De quoi ça parle ?
Au plus froid de l’hiver, Vassia adore par-dessus tout écouter, avec ses frères et sa sœur, les contes de Dounia, la vieille servante. Et plus particulièrement celui de Gel, ou Morozko, le démon aux yeux bleus, le roi de l’hiver. Mais, pour Vassia, ces histoires sont bien plus que cela. En effet, elle est la seule de la fratrie à voir les esprits protecteurs de la maison, à entendre l’appel insistant des sombres forces nichées au plus profond de la forêt. Ce qui n’est pas du goût de la nouvelle femme de son père, dévote acharnée, bien décidée à éradiquer de son foyer les superstitions ancestrales.

Et c’est bien ?
Un ouvrage dans lequel j’ai eu bien du mal à me couler, mais que je ne regrette pas de m’être acharnée à lire, il fait partie de mes meilleures lectures de l’année pour l’instant.
L’entrée dans le texte m’a été plutôt laborieuse. La mise en place prend son temps ; le lecteur est plongé dans le quotidien d’une famille de seigneur terrien de la Rus’ médiévale. On y découvre leurs liens avec le pouvoir, l’enfance de Vassilissa, la plus jeune fille, qui semble avoir hérité d’étranges pouvoirs maternels, ainsi que les différentes créatures qui peuplent leurs environs. La touche surnaturelle est particulièrement ténue et l’application avec laquelle l’autrice pose son décor m’a parue un peu longue malgré les qualités multiples de ces détails.

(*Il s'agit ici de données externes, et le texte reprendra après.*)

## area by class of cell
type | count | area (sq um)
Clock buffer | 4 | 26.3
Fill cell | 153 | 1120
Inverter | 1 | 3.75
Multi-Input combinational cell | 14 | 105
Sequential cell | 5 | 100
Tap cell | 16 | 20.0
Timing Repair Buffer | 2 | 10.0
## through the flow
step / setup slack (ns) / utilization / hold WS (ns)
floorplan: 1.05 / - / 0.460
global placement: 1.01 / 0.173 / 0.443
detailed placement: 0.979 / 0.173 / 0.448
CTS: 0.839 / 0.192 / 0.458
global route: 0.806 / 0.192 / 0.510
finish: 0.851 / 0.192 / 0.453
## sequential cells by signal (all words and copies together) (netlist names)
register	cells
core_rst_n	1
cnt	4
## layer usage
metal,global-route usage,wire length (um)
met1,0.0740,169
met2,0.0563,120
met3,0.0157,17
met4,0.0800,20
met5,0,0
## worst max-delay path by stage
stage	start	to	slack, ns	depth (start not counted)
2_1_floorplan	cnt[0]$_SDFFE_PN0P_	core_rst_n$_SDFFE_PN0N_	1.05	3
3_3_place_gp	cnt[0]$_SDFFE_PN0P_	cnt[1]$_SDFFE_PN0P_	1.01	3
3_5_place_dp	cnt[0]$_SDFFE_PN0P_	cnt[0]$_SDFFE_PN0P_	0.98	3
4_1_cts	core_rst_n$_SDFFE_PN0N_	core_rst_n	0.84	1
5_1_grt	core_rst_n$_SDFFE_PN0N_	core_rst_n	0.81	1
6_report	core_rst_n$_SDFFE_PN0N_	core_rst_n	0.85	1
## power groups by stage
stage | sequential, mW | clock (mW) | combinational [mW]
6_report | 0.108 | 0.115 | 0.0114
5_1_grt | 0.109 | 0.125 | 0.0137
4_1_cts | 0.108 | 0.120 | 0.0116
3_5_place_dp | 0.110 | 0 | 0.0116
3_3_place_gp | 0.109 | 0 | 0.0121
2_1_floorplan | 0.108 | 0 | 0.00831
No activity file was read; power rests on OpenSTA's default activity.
File: src/logic/mem_test_consts.svh
`ifndef MEM_TEST_CONSTS_SVH
`define MEM_TEST_CONSTS_SVH

// striping across this many chips
`define NUM_S 4

// async sram geometry
`define SRAM_ADDR_WIDTH 18
`define SRAM_DATA_WIDTH 16

// test size per run, kept small for simulation
`define NUM_BURSTS 4
`define NUM_BEATS 8

// cycles of internal reset after the external one is released
`define RST_CYCLES 15

// done counter bit on LED1
`define LED_CNT_BIT 3

`endif

File: src/logic/mem_test_pkg.sv
`include "mem_test_consts.svh"

package mem_test_pkg;

  // one data word on a chip bus
  typedef logic [`SRAM_DATA_WIDTH-1:0] sram_word_t;

  // address inside a single chip
  typedef logic [`SRAM_ADDR_WIDTH-1:0] sram_addr_t;

  // linear word index, chip select bits sit at the bottom
  typedef logic [`SRAM_ADDR_WIDTH+$clog2(`NUM_S)-1:0] word_idx_t;

  // run number, mixed into the data pattern
  typedef logic [7:0] run_cnt_t;

  // tester sequencing
  typedef enum logic [2:0] {
    IDLE,
    WRITE,
    WDRAIN,
    READ,
    RDRAIN,
    DONE
  } tester_state_t;

endpackage
<file path="config.mk">
export PLATFORM = sky130hd
export DESIGN_NAME = stripe_router
export DESIGN_NICKNAME = d
export VERILOG_FILES = /design/src/logic/mem_test_pkg.sv /design/src/logic/stripe_router.sv
export VERILOG_INCLUDE_DIRS = /design/src /design/src/logic
export SDC_FILE = /design/constraint.sdc
export NUM_CORES = 1
export LEC_CHECK = 0
export BUFFER_PORTS_ARGS = -buffer_cell sky130_fd_sc_hd__buf_2
export CORE_AREA = 2 2 105 107
export DETAILED_ROUTE_END_ITERATION = 10
export DIE_AREA = 0 0 107 109
export SLEW_MARGIN = 10
export SYNTH_ARGS = -nofsm -noshare
export SYNTH_HDL_FRONTEND = slang
export SYNTH_SLANG_ARGS = --single-unit
export TNS_END_PERCENT = 100
</file>
<file path="constraint.sdc">
create_clock -name vclk -period 1.7
set_input_delay 0.17 -clock vclk [all_inputs]
set_output_delay 0.17 -clock vclk [all_outputs]
set_load 0.1 [all_outputs]
</file>
<file path="src/logic/mem_test_consts.svh">
`ifndef MEM_TEST_CONSTS_SVH
`define MEM_TEST_CONSTS_SVH

// striping across this many chips
`define NUM_S 4

// async sram geometry
`define SRAM_ADDR_WIDTH 18
`define SRAM_DATA_WIDTH 16

// test size per run, kept small for simulation
`define NUM_BURSTS 4
`define NUM_BEATS 8

// cycles of internal reset after the external one is released
`define RST_CYCLES 15

// done counter bit on LED1
`define LED_CNT_BIT 3

`endif

</file>
<file path="src/logic/mem_test_pkg.sv">
`include "mem_test_consts.svh"

package mem_test_pkg;

  // one data word on a chip bus
  typedef logic [`SRAM_DATA_WIDTH-1:0] sram_word_t;

  // address inside a single chip
  typedef logic [`SRAM_ADDR_WIDTH-1:0] sram_addr_t;

  // linear word index, chip select bits sit at the bottom
  typedef logic [`SRAM_ADDR_WIDTH+$clog2(`NUM_S)-1:0] word_idx_t;

  // run number, mixed into the data pattern
  typedef logic [7:0] run_cnt_t;

  // tester sequencing
  typedef enum logic [2:0] {
    IDLE,
    WRITE,
    WDRAIN,
    READ,
    RDRAIN,
    DONE
  } tester_state_t;

endpackage

</file>
<file path="src/logic/stripe_router.sv">
`timescale 1ns/100ps

`include "mem_test_consts.svh"

module stripe_router (
  input  logic                      CLK,
  input  logic                      rst_n,
  input  logic                      req,
  input  logic                      req_we,
  input  mem_test_pkg::word_idx_t   req_idx,
  input  mem_test_pkg::sram_word_t  req_data,
  output logic                      stall,
  output logic                      rd_valid,
  output mem_test_pkg::sram_word_t  rd_data,
  output logic [`NUM_S-1:0]         chip_op,
  output logic [`NUM_S-1:0]         chip_we,
  output mem_test_pkg::sram_addr_t  chip_addr [`NUM_S],
  output mem_test_pkg::sram_word_t  chip_wdata [`NUM_S],
  input  logic [`NUM_S-1:0]         chip_busy,
  input  logic [`NUM_S-1:0]         chip_rd_valid,
  input  mem_test_pkg::sram_word_t  chip_rd_data [`NUM_S]
);

  import mem_test_pkg::*;

  localparam int SEL_W = $clog2(`NUM_S);

  logic [SEL_W-1:0] sel;
  sram_addr_t       addr;

  // chip is idx mod NUM_S, chip address is idx div NUM_S
  assign sel   = req_idx[SEL_W-1:0];
  assign addr  = req_idx[SEL_W +: `SRAM_ADDR_WIDTH];
  assign stall = chip_busy[sel];

  // fan out, only the target chip gets the strobe
  always_comb begin
    for (int i = 0; i < `NUM_S; i++) begin
      chip_op[i]    = req && (sel == SEL_W'(i)) && !chip_busy[i];
      chip_we[i]    = req_we;
      chip_addr[i]  = addr;
      chip_wdata[i] = req_data;
    end
  end

  // fixed latency per chip keeps returns in issue order
  always_comb begin
    rd_valid = 1'b0;
    rd_data  = '0;
    for (int i = 0; i < `NUM_S; i++) begin
      rd_valid = rd_valid | chip_rd_valid[i];
      rd_data  = rd_data | ({`SRAM_DATA_WIDTH{chip_rd_valid[i]}} & chip_rd_data[i]);
    end
  end

  // one issue per cycle means returns never collide
  assert property (@(posedge CLK) disable iff (!rst_n)
    $onehot0(chip_rd_valid));

endmodule

</file>
# Yosys cells after proc, flatten, opt, wreduce, memory -nomap -nowiden
# Index checks and enable logic that the tools add are counted.
classes:
  magnitude_cmp: 1
  eq_ne: 3
  n_mux: 2
  n_bitwise: 10
  n_reduce_logical: 13
op_table:
  columns: ["operator", "count"]
  rows:
  - ["bitwise AND 16 bit", 4]
  - ["bitwise OR 16 bit", 3]
  - ["logical AND 1 bit", 8]
  - ["equality test 2 bit, second input constant", 2]
  - ["zero test 1 bit", 4]
  - ["less-than comparator 2 x 3 -> 1 bit, second input constant", 1]
  - ["bitwise OR 1 bit", 3]
  - ["binary-select mux 1 bit (select 2 bit)", 1]
  - ["equality test 2 x 1 -> 1 bit, second input constant", 1]
  - ["zero test 2 bit", 1]
  - ["two-way mux 1 bit", 1]
word_totals:
  ff_bits: 0
  input_bits: 112
  out_inout_bits: 162
  wordCells: 29

# Logic depth before layout (Yosys ltp)
# Gate-level depths: netlist (run 1).
logic_depth:
  ltp_word: 4
  ltp_mapped: 4
  ltp_nobuf: 2

# Worst setup path before layout (run 1)
# No wires, ideal clock.
synth_path:
  kind: "input to output"
  from: "in chip_busy[0]"
  to: "out chip_op[0]"
  t_arrival_ns: 3.321
  required_ns: 1.530
  slack_ns: -1.791
  stages: 1
  n_path_buf: 0
  cell_sequence: "nor4b_1"
synth_via:
  elab_chain_cells: 2
synth_rtl:
  columns: ["item", "line", "rtl"]
  rows:
  - ["start, declared", "stripe_router.sv:19", "input logic [`NUM_S-1:0] chip_busy,"]
  - ["zero test 1 bit", "stripe_router.sv:39", "chip_op[i] = req && (sel == SEL_W'(i)) && !chip_busy[i];"]
  - ["logical AND 1 bit", "stripe_router.sv:39", null]
  - ["end, declared", "stripe_router.sv:15", "output logic [`NUM_S-1:0] chip_op,"]
# Every way passes these cells.

# Worst setup path after layout (run 1)
layout_path:
  from: "in chip_rd_valid[0]"
  to: "out rd_valid"
layout_via:
  elab_chain_cells: 3
layout_rtl:
  columns: ["item", "line", "rtl"]
  rows:
  - ["start, declared", "stripe_router.sv:20", "input logic [`NUM_S-1:0] chip_rd_valid,"]
  - ["bitwise OR 1 bit (3 in series)", "stripe_router.sv:51", "rd_valid = rd_valid | chip_rd_valid[i];"]
  - ["end, declared", "stripe_router.sv:13", "output logic rd_valid,"]
# Every way passes these cells.

==> summary.txt, run 1 <==
Critical path
  • Slowest stage delay, CP: 560 ps
  • Critical path depth in cells: 3
  • Setup CP Type: input port to primary output
  • Max Fanout on Critical Path: 17
  • CP cell instances: buf_2 -> or4_4 -> buf_2
  • CP required: 1530 ps
  • CP endpoint kind: primary output
  • CP bufs+invs: 2
  • Delay-heaviest family, CP: simple AND/OR/NAND/NOR gates
  • Crit-path slowest cell: or4_4
  • Most frequent CP cell: buf_2
  • CP arrival: 1280 ps
  • Critical Path Source Type: input port

Routing
  • Final WL: 4714 µm
  • Vias/cell: 3.562
  • Initial DRC count: 63
  • DRT antenna net count: 0
  • DR WL/cell: 16.14 µm
  • DRT Pass-1 Iters: 4
  • Total number of vias: 1,040
  • DRC: 0

Placement
  • GPL Wtd Cong: 0.5884
  • Placed Cells: 292
  • Worst slack, placed: 243.0 ps
  • PortBufs: 97
  • Instance area at placement: 1151 µm²

Layout
  • Nets@finish: 266
  • Register Area: 0 µm²
  • Seq_cells: 0
  • Synth-to-layout area growth: -21.50%
  • Layout cells sized above 1: 67.76%
  • Cell Count, Final, Fillers Out: 292
  • Clock buffers: 0
  • Ant diodes: 0
  • Final Core Density: 10.86%
  • Fin area: 1151 µm²

Yosys
  • Sequential share of the synthesized area: 0%
  • Syn Std Cell Area: 1466 µm²
  • Mapped Cells: 203
  • Synthesized net count: 315
  • Library cells used by synthesis: 11
  • Synth warn: 0
  • Syn_area_per_cell: 7.224 µm²

Floorplan
  • Starting Density: 13.83%
  • Die area: 11,660 µm²
  • Cell Rows: 38
  • Core area: 10,600 µm²
  • Chip width: 107 µm
  • Die H: 109 µm
  • Number of primary I/O pins: 274

Global routing
  • Initial antenna violation count: 0
  • Gr usage total: 6.799%
  • Vias in the first global route: 981
  • Largest net degree at the start of global routing: 18
  • Total gr overflow: 0
  • First-pass GRT wire length: 5844 µm

STA
  • Crit path time final: 1449 ps
  • Endpoints failing setup: 0
  • Unrepaired setup endpoints after global routing: no
  • Final period util: 85.26%
  • Measured slew at the worst slew-check pin: 493.5 ps
  • Post-route setup slack: 250.6 ps
  • Maximum clock frequency: 690.0 MHz
  • Final Hold Viols: 0
  • Pins Over Slew Limit: 0
  • Worst hold-check slack: 340.2 ps
  • Slew HR: 67.33%

Pwr
  • Worst VDD drop: 151.9 µV
  • Cell Pwr Density: 502.2 nW/µm²
  • Leak pwr: 0.0005703 µW

Min path
  • Worst Hold Path Cells: 0
  • Hold Path Class: input port to primary output

Status
  • Status: finished clean

Clocking
  • # Post-CTS Setup Buffers: 0
  • Hold_buf cts: 0
  • Cts repair resizes: 0

Flow run
  • Max-cap violations: 0
[final cells by class]
type / instances / area [µm²]
Timing Repair Buffer: 97 / 575.6
Tap cell: 140 / 175.2
Fill cell: 1233 / 9452
Multi-Input combinational cell: 55 / 400.4
[power breakdown]
group | leakage (µW) | total [µW] | internal [µW] | switching, µW
Combinational | 0.000570 | 578 | 167 | 411
Clock | 0 | 0 | 0 | 0
Sequential | 0 | 0 | 0 | 0
Total | 0.000570 | 578 | 167 | 411
[metrics by stage]
step	setup TNS (ps)	power, µW
floorplan	-394.3	1935
global placement	0	574.6
detailed placement	0	582.2
CTS	0	582.9
global route	0	603.4
finish	0	578.1
[path summary, 6_finish.rpt]
kind                              from             end  slack (ps)
worst max-delay path  chip_rd_valid[0]        rd_valid         250
worst min-delay path      req_data[13]  chip_wdata[13]         340
[layer usage]
layer	routed length (µm)	global-route usage, %	vias up
met4	5	0.09276	0
met5	0	0	-
met3	692	2.570	3
met1	1283	4.895	436
met2	2732	16.42	167
li1	-	-	434
[logic make-up (layout without fill, tap and decap cells)]
family	after synthesis	after routing	synth area share [%]
AO/OA/AOI/OAI	32	32	16.38
buffers and inverters	148	97	74.83
AND/OR/NAND/NOR	22	22	7.252
multiplexers	1	1	1.536
[cell usage after synthesis]
cell / number / share of area (%)
nor3_1: 1 / 0.34
or4_4: 1 / 0.77
nor3b_1: 1 / 0.51
nor4b_1: 1 / 0.60
nand2_1: 17 / 4.4
buf_6: 1 / 0.77
buf_2: 7 / 2.4
nor4bb_1: 1 / 0.68
mux4_2: 1 / 1.5
buf_4: 140 / 72
a22oi_1: 32 / 16
[cells in the final DEF, fill, tap and decap left out, drive strengths merged]
master	netlist	routed
buf	148	97
a22oi	32	32
nand2	17	17
nor4bb	1	1
nor3	1	1
nor3b	1	1
mux4	1	1
or4	1	1
nor4b	1	1
Power figures use the tool's default switching activity.
`config.mk`:
```
export PLATFORM = sky130hd
export DESIGN_NAME = loopback
export DESIGN_NICKNAME = d
export VERILOG_FILES = /design/src/verilog/hc_pkg.sv /design/src/verilog/loopback_fifo.sv /design/src/verilog/loopback.sv
export SDC_FILE = /design/constraint.sdc
export NUM_CORES = 1
export LEC_CHECK = 0
export ABC_AREA = 0
export BUFFER_PORTS_ARGS = -buffer_cell sky130_fd_sc_hd__buf_2
export CAP_MARGIN = 40
export CORE_MARGIN = 1.5
export CORE_UTILIZATION = 24
export DETAILED_ROUTE_END_ITERATION = 16
export GPL_TIMING_DRIVEN = 0
export PLACE_DENSITY_LB_ADDON = 0.08
export SYNTH_ARGS = -nofsm -noshare
export SYNTH_HDL_FRONTEND = slang
export SYNTH_SLANG_ARGS = --single-unit
export TNS_END_PERCENT = 1
```
`constraint.sdc`:
```
create_clock -name clk -period 8.8 [get_ports clk]
set_input_delay 0 -clock clk [delete_from_list [all_inputs] [get_ports clk]]
set_output_delay 0 -clock clk [all_outputs]
set_load 0.01 [all_outputs]
```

Katerine Arden connaît manifestement très bien l’histoire et le folklore slaves et il m’a été d’un réel plaisir de découvrir la Russie du 14e siècle, son paysage géopolitique, et surtout, ce qui va faire point de tension dans le texte, toutes les ficelles liées à la religion et à la culture païenne. C’est d’ailleurs cet élément, et la bascule qui s’opère vers le milieu du texte, qui a raccroché mon intérêt pour cette lecture. L’autrice se sert à merveille des ficelles qui opposent le christianisme au folklore, à travers l’arrivée d’un prêtre dans la famille de Vassilissa – Vassilissa qui semble capable de voir les multiples petits démons qui habitent et nourrissent son environnement.
Outre le fait que la prose de Katerine Arden se tient très bien et se lit avec plaisir, le mélange de contes et d’éléments banals qui progressivement trouvent un point d’orgue dans cette lutte spirituelle devient vite passionnant. Lutte qui opposent une religion coupée de son environnement, de la nature des hommes et des bêtes, à des croyances ancrées dans un réel que l’on ne comprend pas toujours, mais avec lequel l’homme vit en harmonie en en acceptant autant le positif que le négatif.
Le dernier tiers verse complètement dans la fantasy option contes et onirisme et relie les fils que l’autrice a tissés avec patience depuis le début, pour finir en apothéose qui m’a convaincue définitivement de plonger sous peu dans les tomes suivants. Un récit de très bonne facture, qui vaut la peine de s’accrocher pour l’apprécier.